I have met a new mum to premature baby on twitter this week, and we had a brief conversation about breastfeeding. I mentioned I regretted ever allowing bottles, and she said that she'd stopped expressing as her supply was low. I wanted to write about when it isn't working, and this post is primarily for mothers of premature babies. I have written a lot about my sadness about not being able to breastfeed, but my personal feeling is, breast is not always best as a sole source of nutrition for premature babies, in particular for IUGR babies.
It's fairly universal that when your baby is born you will be encouraged to express milk. This encouragement can come across as pressure. One of the reasons that there is a lot of pressure is that breast milk has been linked with preventing some pretty nasty infections such as NEC (necrolitising enterocolitis), however, have said that, babies on breast milk can and do still get infections. It's not a guarantee that your baby won't get sick, but it may help. Joseph had NEC and was breast fed.
It's also proven that expressing breast milk can help the mother feel that she is doing something productive and helpful for her baby, at a time when she cannot do much else, so on that level at least trying is a great thing.
I've mentioned on previous posts that some of the medications used, particularly for pre eclampsia but for other conditions of pregnancy can and do affect supply in some women. Magnesium sulphate, in particular, can cause supply drop often weeks or months down the line. I think its always good to try and express if that is what you want to do, but knowing that this could happen really helps with guilt, it did with me. I had no option but to go on magnesium sulphate and I believe the treatment I had saved my life, and now, looking back, I am grateful that I could express for as long as I could.
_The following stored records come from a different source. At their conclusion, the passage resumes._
This design comes from an exercise in tuning for small area, a short achievable clock period and few clock cycles per item on the open sky130 flow, not from production work.
In this exercise RTL edits were held to simulation tests only and were not proved equivalent to the original.
Power is estimated from default activity; no workload was simulated.

==> inputs of trial 74 <==
## tc_dot_product
module tc_dot_product #(
    parameter int shape_k    = SHAPE_K_DEF,
    parameter int in_width   = IN_WIDTH_DEF,
    parameter int depth_warp = DEPTH_WARP_DEF,
    parameter int fifo_depth = FIFO_DEPTH_DEF
) (
    input  logic                          clk,
    input  logic                          reset_i,
    input  logic [shape_k*in_width-1:0]   a_i,
    input  logic [shape_k*in_width-1:0]   b_i,
    input  logic [C_WIDTH-1:0]            c_i,
    input  tc_pkg::tc_op_e                        op_i,
    input  logic [IDXW_WIDTH-1:0]         ctrl_reg_idxw_i,
    input  logic [depth_warp-1:0]         ctrl_warpid_i,
    input  logic                          in_valid_i,
    input  logic                          out_ready_i,
    output logic                          in_ready_o,
    output logic                          out_valid_o,
    output logic [C_WIDTH-1:0]            result_o,
    output logic                          ovf_o,
    output logic [IDXW_WIDTH-1:0]         ctrl_reg_idxw_o,
    output logic [depth_warp-1:0]         ctrl_warpid_o
);
    localparam int S = 3;    
    logic sgn, uns;
    assign sgn = (op_i == OP_SIGNED);
    assign uns = !sgn;
    logic         adv;
    logic [S-1:0] vld_q;
    assign adv         = !vld_q[S-1] || out_ready_i;
    assign in_ready_o  = adv;
    assign out_valid_o = vld_q[S-1];
    always_ff @(posedge clk) begin
        if (reset_i) begin
            vld_q <= '0;
        end else if (adv) begin
            vld_q <= {vld_q[S-2:0], in_valid_i};
        end
    end
    logic [IDXW_WIDTH-1:0] idxw_q [S];
    logic [depth_warp-1:0] warp_q [S];
    logic [S-1:0]          sgn_q;
    always_ff @(posedge clk) begin
        if (adv) begin
            idxw_q[0] <= ctrl_reg_idxw_i;
            warp_q[0] <= ctrl_warpid_i;
            sgn_q[0]  <= sgn;
            for (int i = 1; i < S; i++) begin
                idxw_q[i] <= idxw_q[i-1];
                warp_q[i] <= warp_q[i-1];
                sgn_q[i]  <= sgn_q[i-1];
            end
        end
    end
    logic pp1;
    logic pp2;
    logic pp3;
    logic pp4;
    logic pp5;
    logic pp6;
    logic pp7;
    logic pp8;
    logic pp9;
    logic pp10;
    logic pp11;
    logic pp12;
    logic pp13;
    logic pp14;
    logic pp15;
    logic pp16;
    logic pp17;
    logic pp18;
    logic pp19;
    logic pp20;
    logic pp21;
    logic pp22;
    logic pp23;
  ...
make LEC_CHECK=0 CAP_MARGIN=20 CORE_MARGIN=2 CORE_UTILIZATION=40 SETUP_SLACK_MARGIN=2.6 SLEW_MARGIN=20 SYNTH_HIERARCHICAL=1 SYNTH_MINIMUM_KEEP_SIZE=0 finish   # period 5.5 ns
run.sh (not shown) runs the stock make flow with config.mk's settings and CLKGATE_MAP_FILE= SYNTH_SCRIPT=/design/flow/synth_recipe.tcl, a recipe that flattens the netlist after the stock synthesis.
==> build 26 (differences from trial 74) <==
SETUP_SLACK_MARGIN = 1.5   (was 2.6)
==> summary of the runs <==
In trial 74 the hold slack is worse than in build 26, by 0.0015 ns. Sequential power is about the same in build 26 and trial 74. Total power: build 26 is smaller than trial 74 (13%). In build 26 the maximum frequency is smaller than in trial 74, by about 14%. Of trial 74 and build 26, trial 74 has the higher final area (gap 7.7%, measured against build 26). In synthesized cell count, build 26 and trial 74 do not differ. Between trial 74 and build 26, the lower setup slack is in build 26 (gap 0.54 ns).
==> figures <==
Antenna violations before repair: trial 74 5; build 26 3
Filler instances: trial 74 5009; build 26 5131
Number of stages on the worst setup path: trial 74 13; build 26 3
Largest clock skew in the final design: trial 74 0.01741 ns; build 26 0.02219 ns
Proportion of cell area occupied by multi-input gates: trial 74 0.5572; build 26 0.5254
Top layer in use: trial 74 met5; build 26 met4
Non-clock buffer share: trial 74 0.07427; build 26 0.07387
Result of the run: trial 74 finished clean; build 26 finished clean
Buffer and inverter count on the worst path: trial 74 4; build 26 2
First DRT Iteration DRCs: trial 74 1024; build 26 1214
Number of global-route vias before repair: trial 74 15891; build 26 15881
Relative slew margins: trial 74 0.4974; build 26 0.2786
Final core utilization: trial 74 0.5004; build 26 0.4647
RR Endpoint: trial 74 result_o[2]; build 26 result_o[14]
Buffers inserted during post-CTS setup optimization: trial 74 19; build 26 0
Testbench counts of trial 74, summed over its fixed seeds: cycles 3,224, items 3,200.
Testbench counts of build 26, summed over its fixed seeds: cycles 3,224, items 3,200.

[afterwards: timing with drivers on the ports]
No port has a modelled driver above. Below, the same layouts with a new extraction and two added sets of constraints.
Step 1 (the two cells are an assumption about what drives the block):
set clk [get_ports {clk}]
set_driving_cell -lib_cell sky130_fd_sc_hd__clkbuf_16 $clk
set_driving_cell -lib_cell sky130_fd_sc_hd__buf_2 [delete_from_list [all_inputs] $clk]
Step 2 times the ports against the registers' clock, not the clock port: input delays grow and output delays shrink by t, the midpoint of the rising clock arrivals with the driver on.
Three values: ideal ports, drivers, drivers and shift; two values: the first two.
run	t (ns)	setup WS [ns]	hold WS [ns]	worst setup path at the end	cell pins on the clock port's net
trial 74	0.595	2.270 / 2.270 / 1.887	0.415 / 0.415 / 0.415	input to register	1
build 26	0.609	1.729 / 1.707 / 1.390	0.417 / 0.417 / 0.417	input to register	1
After both steps every run listed still meets setup and hold. The setup slack of trial 74, which loses most, moves by 0.000 ns with the drivers and by -0.383 ns with both steps.
Context: an optimization exercise on an open-source flow, tuned for small area, a short achievable clock period and few clock cycles. The choices shown serve that exercise and are no tape-out recipe. Function was checked by simulation only, so behaviour that the tests miss may differ from the original.

==> flow/design.v (outline; a module is shown in full before it is edited, if it fits) <==
// module muldiv_unit_mq: 1057 lines
module muldiv_unit_mq #(
  parameter int XLEN       = 32,
  parameter int HART_ID_W  = 1,
  parameter int REG_ADDR_W = 5
) (
  input  logic                  clk,
  input  logic                  rst_n,
  input  logic                  muldiv_start,
  input  logic [2:0]            muldiv_op,
  input  logic [XLEN-1:0]       muldiv_a,
  input  logic [XLEN-1:0]       muldiv_b,
  input  logic [HART_ID_W-1:0]  muldiv_hart_id,
  input  logic [REG_ADDR_W-1:0] muldiv_rd,
  input  logic                  muldiv_kill,
  input  logic [HART_ID_W-1:0]  muldiv_kill_hart_id,
  output logic                  muldiv_busy,
  output logic                  muldiv_done,
  output logic [XLEN-1:0]       muldiv_result,
  output logic [HART_ID_W-1:0]  muldiv_done_hart_id,
  output logic [REG_ADDR_W-1:0] muldiv_done_rd
);
  // ...
==> flow/run.sh <==
#!/bin/bash
# synth_recipe.tcl (not shown) runs the flow's synth.tcl, then flattens the netlist and writes it again
# the make line also repeats each setting of config.mk as NAME=value (left out here)
make -C /OpenROAD-flow-scripts/flow DESIGN_CONFIG=/design/flow/config.mk WORK_HOME=/design/flow/orfs CLKGATE_MAP_FILE= SYNTH_SCRIPT=/design/flow/synth_recipe.tcl finish
==> flow/config.mk <==
export PLATFORM = sky130hd
export DESIGN_NAME = muldiv_unit_mq
export DESIGN_NICKNAME = muldiv_unit_mq
export VERILOG_FILES = /design/flow/design.v
export SDC_FILE = /design/flow/constraint.sdc
export NUM_CORES = 4
export LEC_CHECK = 0
export ABC_AREA = 1
export CAP_MARGIN = 20
export CORE_MARGIN = 2
export CORE_UTILIZATION = 40
export SETUP_SLACK_MARGIN = 5
export SLEW_MARGIN = 20
==> flow/constraint.sdc <==
create_clock -name core_clock -period 10.0 [get_ports {clk}]
set_input_delay 2.0000 -clock core_clock [delete_from_list [all_inputs] [get_ports {clk}]]
set_output_delay 2.0000 -clock core_clock [all_outputs]
set_load 0.01 [all_outputs]
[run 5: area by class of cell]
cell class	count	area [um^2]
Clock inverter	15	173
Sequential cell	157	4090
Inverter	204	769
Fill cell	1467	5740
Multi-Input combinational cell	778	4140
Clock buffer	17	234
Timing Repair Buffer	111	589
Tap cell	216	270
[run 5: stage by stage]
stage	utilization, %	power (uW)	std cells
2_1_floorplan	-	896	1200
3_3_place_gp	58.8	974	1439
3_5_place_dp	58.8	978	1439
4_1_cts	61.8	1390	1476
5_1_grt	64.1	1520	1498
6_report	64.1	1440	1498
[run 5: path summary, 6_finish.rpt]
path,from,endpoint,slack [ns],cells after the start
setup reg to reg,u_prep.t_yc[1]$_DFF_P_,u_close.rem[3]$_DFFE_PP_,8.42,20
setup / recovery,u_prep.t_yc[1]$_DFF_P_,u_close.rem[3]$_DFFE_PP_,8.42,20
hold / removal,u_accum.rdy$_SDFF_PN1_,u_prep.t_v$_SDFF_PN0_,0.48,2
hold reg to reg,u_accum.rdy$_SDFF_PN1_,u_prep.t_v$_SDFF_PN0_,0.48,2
This design comes from an exercise in tuning for small area, a short achievable clock period and few clock cycles per item on the open sky130 flow, not from production work.
RTL that was checked went through simulation tests only; none was proved equivalent to the original.

Design gregorian_date_difference_days, start of the top module:
module gregorian_date_difference_days (
  input  logic        clk_i,
  input  logic        rst_ni,
  input  logic        s_axis_tvalid_i,
  output logic        s_axis_tready_o,
  input  logic [71:0] s_axis_tdata_i,
  output logic        m_axis_tvalid_o,
  input  logic        m_axis_tready_i,
  output logic [31:0] m_axis_tdata_o,
  output logic [0:0]  m_axis_tuser_o
);
Size in the first run: about 1400 cells after synthesis, about 110 I/O pins, about 14000 sq um of cells after synthesis.
Settings: LEC_CHECK=0, CAP_MARGIN=20, CORE_MARGIN=2, CORE_UTILIZATION=65, CTS_BUF_LIST=sky130_fd_sc_hd__clkbuf_4 sky130_fd_sc_hd__clkbuf_8, PLACE_DENSITY=0.75, SETUP_SLACK_MARGIN=4.35, SLEW_MARGIN=20, SYNTH_HIERARCHICAL=1, SYNTH_MINIMUM_KEEP_SIZE=0; clock period 8.5 ns.
standard.sh (not shown) runs the stock make flow with config.mk's settings and CLKGATE_MAP_FILE= SYNTH_SCRIPT=/design/flow/synth_recipe.tcl, a recipe that flattens the netlist after the stock synthesis.
==> flow/flow/run.sh <==
#!/bin/bash
# The standard layout, with the port buffers made from the platform's
# smallest plain buffer instead of the delay buffer the flow picks, and
# without half-adder cells (their logic is left to the gate mapper); the
# platform's own don't-use cells stay excluded.
set -euo pipefail
export BUFFER_PORTS_ARGS="-buffer_cell sky130_fd_sc_hd__buf_1"
DU=" sky130_fd_sc_hd__probe_p_8 sky130_fd_sc_hd__probec_p_8 sky130_fd_sc_hd__lpflow_bleeder_1 sky130_fd_sc_hd__lpflow_clkbufkapwr_1 sky130_fd_sc_hd__lpflow_clkbufkapwr_16 sky130_fd_sc_hd__lpflow_clkbufkapwr_2 sky130_fd_sc_hd__lpflow_clkbufkapwr_4 sky130_fd_sc_hd__lpflow_clkbufkapwr_8 sky130_fd_sc_hd__lpflow_clkinvkapwr_1 sky130_fd_sc_hd__lpflow_clkinvkapwr_16 sky130_fd_sc_hd__lpflow_clkinvkapwr_2 sky130_fd_sc_hd__lpflow_clkinvkapwr_4 sky130_fd_sc_hd__lpflow_clkinvkapwr_8 sky130_fd_sc_hd__lpflow_decapkapwr_12 sky130_fd_sc_hd__lpflow_decapkapwr_3 sky130_fd_sc_hd__lpflow_decapkapwr_4 sky130_fd_sc_hd__lpflow_decapkapwr_6 sky130_fd_sc_hd__lpflow_decapkapwr_8 sky130_fd_sc_hd__lpflow_inputiso0n_1 sky130_fd_sc_hd__lpflow_inputiso0p_1 sky130_fd_sc_hd__lpflow_inputiso1n_1 sky130_fd_sc_hd__lpflow_inputiso1p_1 sky130_fd_sc_hd__lpflow_inputisolatch_1 sky130_fd_sc_hd__lpflow_isobufsrc_1 sky130_fd_sc_hd__lpflow_isobufsrc_16 sky130_fd_sc_hd__lpflow_isobufsrc_2 sky130_fd_sc_hd__lpflow_isobufsrc_4 sky130_fd_sc_hd__lpflow_isobufsrc_8 sky130_fd_sc_hd__lpflow_isobufsrckapwr_16 sky130_fd_sc_hd__lpflow_lsbuf_lh_hl_isowell_tap_1 sky130_fd_sc_hd__lpflow_lsbuf_lh_hl_isowell_tap_2 sky130_fd_sc_hd__lpflow_lsbuf_lh_hl_isowell_tap_4 sky130_fd_sc_hd__lpflow_lsbuf_lh_isowell_4 sky130_fd_sc_hd__lpflow_lsbuf_lh_isowell_tap_1 sky130_fd_sc_hd__lpflow_lsbuf_lh_isowell_tap_2 sky130_fd_sc_hd__lpflow_lsbuf_lh_isowell_tap_4 # # Define fill cells  sky130_fd_sc_hd__ha_1 sky130_fd_sc_hd__ha_2 sky130_fd_sc_hd__ha_4"
bash standard.sh "DONT_USE_CELLS=$DU" finish > standard.log 2>&1
The first run ran to the end with no violations.
Testbench counts at the start, summed over its fixed seeds: cycles 12,024, items 12,000.
Edit:
Settings changed: CORE_UTILIZATION 65 to 50, PLACE_DENSITY 0.75 to unset, SETUP_SLACK_MARGIN 4.35 to unset.
Result:
- final area goes down by a few percent
- register-to-register slack gets worse by 210 ps
- fmax goes down by a few percent
- die area goes up by a quarter to a third
- synthesized cell count is unchanged
- via count goes down by a few percent
Edit:
Settings changed: PLACE_DENSITY set to 0.8, SETUP_SLACK_MARGIN set to 4.35.
Wire length grows by a few percent.
Flip-flop and latch count stays the same.
Worst hold slack is worse by 73 ps.
Edit:
Settings changed: PLACE_DENSITY 0.8 to unset, SETUP_SLACK_MARGIN 4.35 to 4.5.
Non-clock buffer count went up by 27.
First-iteration DRC count went down by 29%.
Register-to-register slack improves by 70 ps.
Hold slack improves by 79 ps.

* * *

Another version of the RTL of gregorian_date_difference_days (not shown whole).
Size in the first run: roughly 1500 cells after synthesis, ~130 flip-flops, ~110 I/O pins.
==> flow/config.mk <==
export PLATFORM = sky130hd
export DESIGN_NAME = gregorian_date_difference_days
export DESIGN_NICKNAME = gregorian_date_difference_days
export VERILOG_FILES = /design/flow/design.v
export SDC_FILE = /design/flow/constraint.sdc
export NUM_CORES = 4
export LEC_CHECK = 0
export CAP_MARGIN = 20
export CORE_MARGIN = 2
export CORE_UTILIZATION = 50
export CTS_BUF_LIST = sky130_fd_sc_hd__clkbuf_4 sky130_fd_sc_hd__clkbuf_8
export SLEW_MARGIN = 20
export SYNTH_HIERARCHICAL = 1
export SYNTH_MINIMUM_KEEP_SIZE = 0
==> flow/constraint.sdc <==
create_clock -name core_clock -period 8.5 [get_ports {clk_i}]
set_input_delay 1.7000 -clock core_clock [delete_from_list [all_inputs] [get_ports {clk_i}]]
set_output_delay 1.7000 -clock core_clock [all_outputs]
set_load 0.01 [all_outputs]
==> flow/flow/run.sh <==
#!/bin/bash
# The standard layout, with the port buffers made from the platform's
# smallest plain buffer instead of the delay buffer the flow picks, and
# without half-adder cells (their logic is left to the gate mapper).
set -euo pipefail
export BUFFER_PORTS_ARGS="-buffer_cell sky130_fd_sc_hd__buf_1"
export DONT_USE_CELLS="sky130_fd_sc_hd__ha_1 sky130_fd_sc_hd__ha_2 sky130_fd_sc_hd__ha_4"
bash standard.sh > standard.log 2>&1
The baseline ran to the end with no violations.
Rerun with:
==> flow/flow/run.sh (replaced) <==
#!/bin/bash
# The standard layout, with the port buffers made from the platform's
# smallest plain buffer instead of the delay buffer the flow picks.
set -euo pipefail
export BUFFER_PORTS_ARGS="-buffer_cell sky130_fd_sc_hd__buf_1"
bash standard.sh > standard.log 2>&1
The changed run went through all stages and came out clean.
Core utilization stays the same.
Area after synthesis is unchanged.
Setup slack does not change.
Final cell count is unchanged.
Non-clock buffer count stays the same.
Global-route usage is unchanged.
Sequential share of layout area stays the same.
First-iteration DRC count is unchanged.
Clock-buffer cell count does not change.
Having a baby in NICU is terribly stressful. Milk production is very much hormonal and stress can cause your milk supply to diminish or stop. And that's unfair, but its ok. I don't think its worth upsetting yourself more by continuing to express if you are under immense stress and its not happening. Some women find expressing relaxing, it gives them time out, and they feel they are doing something productive, however others find it completely stressful. I remember toward the end getting so frustrated, I had blood coming from my nipples, I was in pain, no milk was coming out, and I just thought "this is not helpful to anyone".
I think the best we can do, as mothers with babies in special care, is make an informed decision. In my case I looked at the big picture. My supply was diminishing to the point where I was unable to express, my baby was not permitted out for long periods of time to try and establish feeding, I'd had a large amount of medication and on top of all this, my baby was not growing sufficiently on breast milk alone and required fortification.
Looking at the big picture, it was wise to make the decision I did, to stop breastfeeding and introduce formula. It was a very difficult decision to make, but it was the best one.
No one can make the decision for you as to whether to stop expressing or breastfeeding, the best thing you can do is collect as much information as you can, and to listen to your own heart.